DATASET ENTRIES:
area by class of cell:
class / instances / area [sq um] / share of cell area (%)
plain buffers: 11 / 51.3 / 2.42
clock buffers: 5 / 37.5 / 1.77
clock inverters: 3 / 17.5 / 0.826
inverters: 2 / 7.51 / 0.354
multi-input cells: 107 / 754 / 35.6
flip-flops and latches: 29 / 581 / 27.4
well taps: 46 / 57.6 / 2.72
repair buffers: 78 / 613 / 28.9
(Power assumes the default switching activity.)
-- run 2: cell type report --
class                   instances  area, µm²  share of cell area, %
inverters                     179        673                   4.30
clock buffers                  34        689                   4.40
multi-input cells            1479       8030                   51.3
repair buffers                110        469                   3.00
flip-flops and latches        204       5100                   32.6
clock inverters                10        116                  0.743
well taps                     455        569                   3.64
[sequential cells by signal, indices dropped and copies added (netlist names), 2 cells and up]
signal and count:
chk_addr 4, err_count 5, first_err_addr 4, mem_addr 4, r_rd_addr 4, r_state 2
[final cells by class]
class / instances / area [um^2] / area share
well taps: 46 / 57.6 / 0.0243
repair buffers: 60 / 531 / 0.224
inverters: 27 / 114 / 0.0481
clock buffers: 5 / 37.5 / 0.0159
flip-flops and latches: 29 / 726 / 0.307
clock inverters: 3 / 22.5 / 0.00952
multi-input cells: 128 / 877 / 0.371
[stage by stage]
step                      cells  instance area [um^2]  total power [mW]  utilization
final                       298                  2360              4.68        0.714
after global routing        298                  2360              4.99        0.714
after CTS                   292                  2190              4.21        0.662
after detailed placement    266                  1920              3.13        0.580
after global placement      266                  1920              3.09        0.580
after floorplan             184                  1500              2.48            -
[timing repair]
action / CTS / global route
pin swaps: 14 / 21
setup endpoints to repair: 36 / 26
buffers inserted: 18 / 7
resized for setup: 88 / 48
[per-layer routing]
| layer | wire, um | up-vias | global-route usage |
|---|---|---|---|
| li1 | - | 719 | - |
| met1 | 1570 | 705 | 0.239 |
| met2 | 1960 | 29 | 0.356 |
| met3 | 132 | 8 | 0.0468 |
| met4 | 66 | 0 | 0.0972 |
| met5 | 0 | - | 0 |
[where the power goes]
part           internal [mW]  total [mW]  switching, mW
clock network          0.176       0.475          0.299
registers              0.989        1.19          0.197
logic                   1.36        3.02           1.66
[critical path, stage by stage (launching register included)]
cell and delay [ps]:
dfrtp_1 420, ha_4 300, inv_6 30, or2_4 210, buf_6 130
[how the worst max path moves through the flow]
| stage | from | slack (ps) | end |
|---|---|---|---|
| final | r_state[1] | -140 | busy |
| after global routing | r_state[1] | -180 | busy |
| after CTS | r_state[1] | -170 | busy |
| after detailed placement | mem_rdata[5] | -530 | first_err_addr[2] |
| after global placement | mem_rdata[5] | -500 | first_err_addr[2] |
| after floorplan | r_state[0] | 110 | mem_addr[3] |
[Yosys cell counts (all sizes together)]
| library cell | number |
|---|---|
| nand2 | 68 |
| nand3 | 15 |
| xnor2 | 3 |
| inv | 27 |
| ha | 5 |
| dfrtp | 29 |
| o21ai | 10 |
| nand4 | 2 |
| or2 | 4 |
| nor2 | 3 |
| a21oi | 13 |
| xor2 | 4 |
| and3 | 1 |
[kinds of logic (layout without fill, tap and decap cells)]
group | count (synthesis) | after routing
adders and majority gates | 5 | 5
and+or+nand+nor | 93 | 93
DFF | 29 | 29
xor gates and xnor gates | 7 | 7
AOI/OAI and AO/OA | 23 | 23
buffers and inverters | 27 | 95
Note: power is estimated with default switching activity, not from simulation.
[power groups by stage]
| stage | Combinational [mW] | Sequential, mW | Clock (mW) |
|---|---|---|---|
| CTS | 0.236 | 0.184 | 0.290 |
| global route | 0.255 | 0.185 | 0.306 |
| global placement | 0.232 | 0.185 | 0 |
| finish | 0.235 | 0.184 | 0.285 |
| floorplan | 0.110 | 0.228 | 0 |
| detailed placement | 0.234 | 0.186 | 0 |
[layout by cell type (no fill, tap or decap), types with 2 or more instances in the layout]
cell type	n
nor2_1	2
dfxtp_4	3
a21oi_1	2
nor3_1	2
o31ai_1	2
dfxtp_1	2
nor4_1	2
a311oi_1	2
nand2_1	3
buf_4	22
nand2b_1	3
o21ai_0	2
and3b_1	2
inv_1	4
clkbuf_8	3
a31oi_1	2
$ cat src/rtl/ocp_pkg.sv
// ocp_pkg: shared OCP-style request/response encodings and host serial
// protocol byte constants used by the UART bridge and its slaves.
package ocp_pkg;

  // Master command encodings carried on MCmd
  localparam logic [2:0] MCMD_IDLE = 3'b000;
  localparam logic [2:0] MCMD_WR   = 3'b001;
  localparam logic [2:0] MCMD_RD   = 3'b010;

  // Slave response encodings carried on SResp
  localparam logic [1:0] SRESP_NULL = 2'b00;
  localparam logic [1:0] SRESP_DVA  = 2'b01;
  localparam logic [1:0] SRESP_FAIL = 2'b10;
  localparam logic [1:0] SRESP_ERR  = 2'b11;

  // Host serial protocol bytes
  localparam logic [7:0] BYTE_WR  = 8'h57;  // 'W' write opcode
  localparam logic [7:0] BYTE_RD  = 8'h52;  // 'R' read opcode
  localparam logic [7:0] BYTE_ACK = 8'h06;  // success
  localparam logic [7:0] BYTE_NAK = 8'h15;  // slave error or frame timeout
  localparam logic [7:0] BYTE_BAD = 8'h3F;  // '?' unknown opcode

endpackage
## src/rtl/lab_serial_pkg.sv

```systemverilog
// Shared types and line constants for the lab serial blocks.
// The PARITY state is always encoded so that all builds share one state type.
package lab_serial_pkg;

    typedef enum logic [2:0] {
        IDLE,
        START,
        DATA,
        PARITY,
        STOP
    } tx_state_t;

    localparam logic LINE_IDLE = 1'b1;
    localparam logic START_BIT = 1'b0;
    localparam logic STOP_BIT  = 1'b1;

endpackage

```

## src/rtl/baud_tick_gen.sv

```systemverilog
// Bit-time divider: one-cycle Tick on the last clock of every bit period while En is high.
module baud_tick_gen #(
    parameter int CLKS_PER_BIT = 4
) (
    input  logic Clk,
    input  logic Reset,
    input  logic En,
    output logic Tick
);

    localparam int CW = (CLKS_PER_BIT > 1) ? $clog2(CLKS_PER_BIT) : 1;
    localparam logic [CW-1:0] LAST = CW'(CLKS_PER_BIT - 1);

    logic [CW-1:0] count;

    // Clearing while disabled makes every frame start on a fresh bit period.
    always_ff @(posedge Clk) begin
        if (Reset || !En) begin
            count <= '0;
        end else if (count == LAST) begin
            count <= '0;
        end else begin
            count <= count + 1'b1;
        end
    end

    assign Tick = En && (count == LAST);

endmodule

```

## src/rtl/sw_serial_tx.sv

```systemverilog
// Serial transmitter: start bit, DATA_W data bits LSB first, stop bit.
// Define SW_SERIAL_TX_PARITY_EN to insert an even-parity bit before the stop bit.
module sw_serial_tx
    import lab_serial_pkg::*;
#(
    parameter int DATA_W       = 8,
    parameter int CLKS_PER_BIT = 4
) (
    input  logic              Clk,
    input  logic              Reset,
    input  logic              Load,
    input  logic [DATA_W-1:0] D,
    output logic              Ready,
    output logic              Busy,
    output logic              TxD
);

    localparam int BW = $clog2(DATA_W + 1);
    localparam logic [BW-1:0] LASTBIT = BW'(DATA_W - 1);

    tx_state_t         state;
    logic [DATA_W-1:0] shiftreg;
    logic [DATA_W-1:0] nextshift;
    logic [BW-1:0]     bitcnt;
    logic              baud_en;
    logic              tick;
`ifdef SW_SERIAL_TX_PARITY_EN
    logic              paritybit;
`endif

    assign baud_en   = (state != IDLE);
    assign nextshift = shiftreg >> 1;
    assign Busy      = ~Ready;

    baud_tick_gen #(
        .CLKS_PER_BIT(CLKS_PER_BIT)
    ) u_baud (
        .Clk  (Clk),
        .Reset(Reset),
        .En   (baud_en),
        .Tick (tick)
    );

    // TxD is loaded with the next bit on the boundary tick, so it only moves between bits.
    always_ff @(posedge Clk) begin
        if (Reset) begin
            state    <= IDLE;
            shiftreg <= '0;
            bitcnt   <= '0;
            TxD      <= LINE_IDLE;
            Ready    <= 1'b1;
`ifdef SW_SERIAL_TX_PARITY_EN
            paritybit <= 1'b0;
`endif
        end else begin
            case (state)
                IDLE: begin
                    if (Load) begin
                        shiftreg <= D;
`ifdef SW_SERIAL_TX_PARITY_EN
                        paritybit <= ^D;
`endif
                        bitcnt   <= '0;
                        state    <= START;
                        TxD      <= START_BIT;
                        Ready    <= 1'b0;
                    end
                end
                START: begin
                    if (tick) begin
                        state <= DATA;
                        TxD   <= shiftreg[0];
                    end
                end
                DATA: begin
                    if (tick) begin
                        shiftreg <= nextshift;
                        if (bitcnt == LASTBIT) begin
                            bitcnt <= '0;
`ifdef SW_SERIAL_TX_PARITY_EN
                            state  <= PARITY;
                            TxD    <= paritybit;
`else
                            state  <= STOP;
                            TxD    <= STOP_BIT;
`endif
                        end else begin
                            bitcnt <= bitcnt + 1'b1;
                            TxD    <= nextshift[0];
                        end
                    end
                end
`ifdef SW_SERIAL_TX_PARITY_EN
                PARITY: begin
                    if (tick) begin
                        state <= STOP;
                        TxD   <= STOP_BIT;
                    end
                end
`endif
                STOP: begin
                    if (tick) begin
                        state <= IDLE;
                        TxD   <= LINE_IDLE;
                        Ready <= 1'b1;
                    end
                end
                default: begin
                    state  <= IDLE;
                    bitcnt <= '0;
                    TxD    <= LINE_IDLE;
                    Ready  <= 1'b1;
                end
            endcase
        end
    end

endmodule
```
[src/rtl/ctrl_pkg.sv]
// Shared control-bundle types, opcode constants and the bubble value for the
// RV32I instruction-decode stage.
package ctrl_pkg;

    localparam logic [6:0] OPC_LUI    = 7'b0110111;
    localparam logic [6:0] OPC_AUIPC  = 7'b0010111;
    localparam logic [6:0] OPC_JAL    = 7'b1101111;
    localparam logic [6:0] OPC_JALR   = 7'b1100111;
    localparam logic [6:0] OPC_BRANCH = 7'b1100011;
    localparam logic [6:0] OPC_LOAD   = 7'b0000011;
    localparam logic [6:0] OPC_STORE  = 7'b0100011;
    localparam logic [6:0] OPC_OPIMM  = 7'b0010011;
    localparam logic [6:0] OPC_OP     = 7'b0110011;

    typedef enum logic [2:0] {
        IMM_I    = 3'd1,
        IMM_S    = 3'd2,
        IMM_B    = 3'd3,
        IMM_U    = 3'd4,
        IMM_J    = 3'd5,
        IMM_NONE = 3'd7
    } imm_type_e;

    typedef enum logic [1:0] {
        ALU_MEM    = 2'b00,
        ALU_BRANCH = 2'b01,
        ALU_RTYPE  = 2'b10,
        ALU_ITYPE  = 2'b11
    } aluop_e;

    typedef enum logic [1:0] {
        RD_ALU = 2'b00,
        RD_MEM = 2'b01,
        RD_PC4 = 2'b10,
        RD_IMM = 2'b11
    } rd_src_e;

    localparam logic [1:0] ST_NONE = 2'b00;
    localparam logic [1:0] ST_SB   = 2'b01;
    localparam logic [1:0] ST_SH   = 2'b10;
    localparam logic [1:0] ST_SW   = 2'b11;

    localparam logic [2:0] LD_NONE = 3'b000;
    localparam logic [2:0] LD_LB   = 3'b001;
    localparam logic [2:0] LD_LH   = 3'b010;
    localparam logic [2:0] LD_LBU  = 3'b011;
    localparam logic [2:0] LD_LHU  = 3'b100;
    localparam logic [2:0] LD_LW   = 3'b101;

    typedef struct packed {
        imm_type_e  imm_type;
        logic       jump;
        logic       branch;
        logic       jalr;
        logic       mem_read;
        logic [3:0] mem_web;
        logic       alu_src;
        logic       reg_write;
        aluop_e     aluop;
        logic       mul_op;
        rd_src_e    rd_src;
        logic       pc_imm;
        logic       chip_sel;
        logic       branch_inv;
        logic [1:0] store;
        logic [2:0] load;
    } ctrl_t;

    localparam ctrl_t CTRL_BUBBLE = '{
        imm_type:   IMM_NONE,
        jump:       1'b0,
        branch:     1'b0,
        jalr:       1'b0,
        mem_read:   1'b0,
        mem_web:    4'b1111,
        alu_src:    1'b0,
        reg_write:  1'b0,
        aluop:      ALU_MEM,
        mul_op:     1'b0,
        rd_src:     RD_ALU,
        pc_imm:     1'b0,
        chip_sel:   1'b0,
        branch_inv: 1'b0,
        store:      ST_NONE,
        load:       LD_NONE
    };

endpackage

[src/rtl/ctrl_decode.sv]
// Combinational RV32I control decode: instruction -> {ctrl_t, illegal, uses_rs1, uses_rs2}.
// Define CTRL_MEXT_EN to accept the M-extension funct7 (0000001) on the OP opcode.
module ctrl_decode
    import ctrl_pkg::*;
(
    input  logic [31:0] inst,
    output ctrl_t       ctrl,
    output logic        illegal,
    output logic        uses_rs1,
    output logic        uses_rs2
);

    logic [6:0] opcode;
    logic [2:0] funct3;
    logic [6:0] funct7;
    logic       unused_ok;

    assign opcode    = inst[6:0];
    assign funct3    = inst[14:12];
    assign funct7    = inst[31:25];
    assign unused_ok = ^{inst[24:15], inst[11:7]};

    always_comb begin
        ctrl     = CTRL_BUBBLE;
        illegal  = 1'b0;
        uses_rs1 = 1'b0;
        uses_rs2 = 1'b0;
        case (opcode)
            OPC_LUI, OPC_AUIPC: begin
                ctrl.imm_type  = IMM_U;
                ctrl.alu_src   = 1'b1;
                ctrl.reg_write = 1'b1;
                ctrl.aluop     = ALU_RTYPE;
                ctrl.rd_src    = RD_IMM;
                ctrl.pc_imm    = (opcode == OPC_AUIPC);
            end
            OPC_JAL: begin
                ctrl.imm_type  = IMM_J;
                ctrl.jump      = 1'b1;
                ctrl.reg_write = 1'b1;
                ctrl.aluop     = ALU_RTYPE;
                ctrl.rd_src    = RD_PC4;
            end
            OPC_JALR: begin
                uses_rs1       = 1'b1;
                ctrl.imm_type  = IMM_I;
                ctrl.jalr      = 1'b1;
                ctrl.alu_src   = 1'b1;
                ctrl.reg_write = 1'b1;
                ctrl.rd_src    = RD_PC4;
                illegal        = (funct3 != 3'b000);
            end
            OPC_BRANCH: begin
                uses_rs1        = 1'b1;
                uses_rs2        = 1'b1;
                ctrl.imm_type   = IMM_B;
                ctrl.branch     = 1'b1;
                ctrl.aluop      = ALU_BRANCH;
                ctrl.branch_inv = (funct3 == 3'b000) || (funct3 == 3'b100) || (funct3 == 3'b110);
                illegal         = (funct3 == 3'b010) || (funct3 == 3'b011);
            end
            OPC_LOAD: begin
                uses_rs1       = 1'b1;
                ctrl.imm_type  = IMM_I;
                ctrl.mem_read  = 1'b1;
                ctrl.alu_src   = 1'b1;
                ctrl.reg_write = 1'b1;
                ctrl.rd_src    = RD_MEM;
                ctrl.chip_sel  = 1'b1;
                case (funct3)
                    3'b000:  ctrl.load = LD_LB;
                    3'b001:  ctrl.load = LD_LH;
                    3'b010:  ctrl.load = LD_LW;
                    3'b100:  ctrl.load = LD_LBU;
                    3'b101:  ctrl.load = LD_LHU;
                    default: illegal = 1'b1;
                endcase
            end
            OPC_STORE: begin
                uses_rs1      = 1'b1;
                uses_rs2      = 1'b1;
                ctrl.imm_type = IMM_S;
                ctrl.alu_src  = 1'b1;
                ctrl.chip_sel = 1'b1;
                // mem_web is active-low byte enables
                case (funct3)
                    3'b000: begin ctrl.store = ST_SB; ctrl.mem_web = 4'b1110; end
                    3'b001: begin ctrl.store = ST_SH; ctrl.mem_web = 4'b1100; end
                    3'b010: begin ctrl.store = ST_SW; ctrl.mem_web = 4'b0000; end
                    default: illegal = 1'b1;
                endcase
            end
            OPC_OPIMM: begin
                uses_rs1       = 1'b1;
                ctrl.imm_type  = IMM_I;
                ctrl.alu_src   = 1'b1;
                ctrl.reg_write = 1'b1;
                ctrl.aluop     = ALU_ITYPE;
            end
            OPC_OP: begin
                uses_rs1       = 1'b1;
                uses_rs2       = 1'b1;
                ctrl.reg_write = 1'b1;
                ctrl.aluop     = ALU_RTYPE;
                case (funct7)
                    7'b0000000: ;
                    7'b0100000: illegal = !((funct3 == 3'b000) || (funct3 == 3'b101));
`ifdef CTRL_MEXT_EN
                    7'b0000001: ctrl.mul_op = 1'b1;
`endif
                    default:    illegal = 1'b1;
                endcase
            end
            default: illegal = 1'b1;
        endcase
        if (illegal) begin
            ctrl = CTRL_BUBBLE;
        end
    end

endmodule

[src/rtl/id_ctrl_stage.sv]
// Registered ID/EX control stage: decode, valid/ready handshake, load-use hazard,
// flush and saturating illegal counter. CTRL_MEXT_EN enables M-extension decode.
module id_ctrl_stage
    import ctrl_pkg::*;
#(
    parameter int PC_W      = 32,
    parameter int ILL_CNT_W = 8
) (
    input  logic                 clk,
    input  logic                 rst,
    input  logic                 in_valid,
    output logic                 in_ready,
    input  logic [31:0]          in_inst,
    input  logic [PC_W-1:0]      in_pc,
    input  logic                 flush,
    input  logic                 ex_ready,
    output logic                 out_valid,
    output ctrl_t                out_ctrl,
    output logic [PC_W-1:0]      out_pc,
    output logic [4:0]           out_rs1,
    output logic [4:0]           out_rs2,
    output logic [4:0]           out_rd,
    output logic [2:0]           out_funct3,
    output logic                 out_illegal,
    output logic                 hazard_stall,
    output logic [ILL_CNT_W-1:0] ill_count
);

    ctrl_t dec_ctrl;
    logic  dec_illegal;
    logic  dec_uses_rs1;
    logic  dec_uses_rs2;
    logic  advance;
    logic  hazard;
    logic  rs_match;

    ctrl_decode u_decode (
        .inst     (in_inst),
        .ctrl     (dec_ctrl),
        .illegal  (dec_illegal),
        .uses_rs1 (dec_uses_rs1),
        .uses_rs2 (dec_uses_rs2)
    );

    assign advance  = !out_valid || ex_ready;
    assign rs_match = (dec_uses_rs1 && (in_inst[19:15] == out_rd)) ||
                      (dec_uses_rs2 && (in_inst[24:20] == out_rd));
    assign hazard   = out_valid && out_ctrl.mem_read && (out_rd != '0) && in_valid && rs_match;

    // Flush consumes and discards the incoming instruction even under a hazard.
    assign in_ready     = flush || (advance && !hazard);
    assign hazard_stall = hazard;

    always_ff @(posedge clk or posedge rst) begin
        if (rst) begin
            out_valid   <= 1'b0;
            out_ctrl    <= CTRL_BUBBLE;
            out_pc      <= '0;
            out_rs1     <= '0;
            out_rs2     <= '0;
            out_rd      <= '0;
            out_funct3  <= '0;
            out_illegal <= 1'b0;
            ill_count   <= '0;
        end else begin
            if (flush || (advance && !(in_valid && !hazard))) begin
                out_valid   <= 1'b0;
                out_ctrl    <= CTRL_BUBBLE;
                out_pc      <= '0;
                out_rs1     <= '0;
                out_rs2     <= '0;
                out_rd      <= '0;
                out_funct3  <= '0;
                out_illegal <= 1'b0;
            end else if (advance) begin
                out_valid   <= 1'b1;
                out_ctrl    <= dec_ctrl;
                out_pc      <= in_pc;
                out_rs1     <= in_inst[19:15];
                out_rs2     <= in_inst[24:20];
                out_rd      <= in_inst[11:7];
                out_funct3  <= in_inst[14:12];
                out_illegal <= dec_illegal;
            end
            if (in_valid && in_ready && !flush && dec_illegal && (ill_count != '1)) begin
                ill_count <= ill_count + 1'b1;
            end
        end
    end

endmodule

PROMPT:
Using the records above, count the lines containing "switching". Give no words besides the number.

RESPONSE TO THE EXERCISE:
3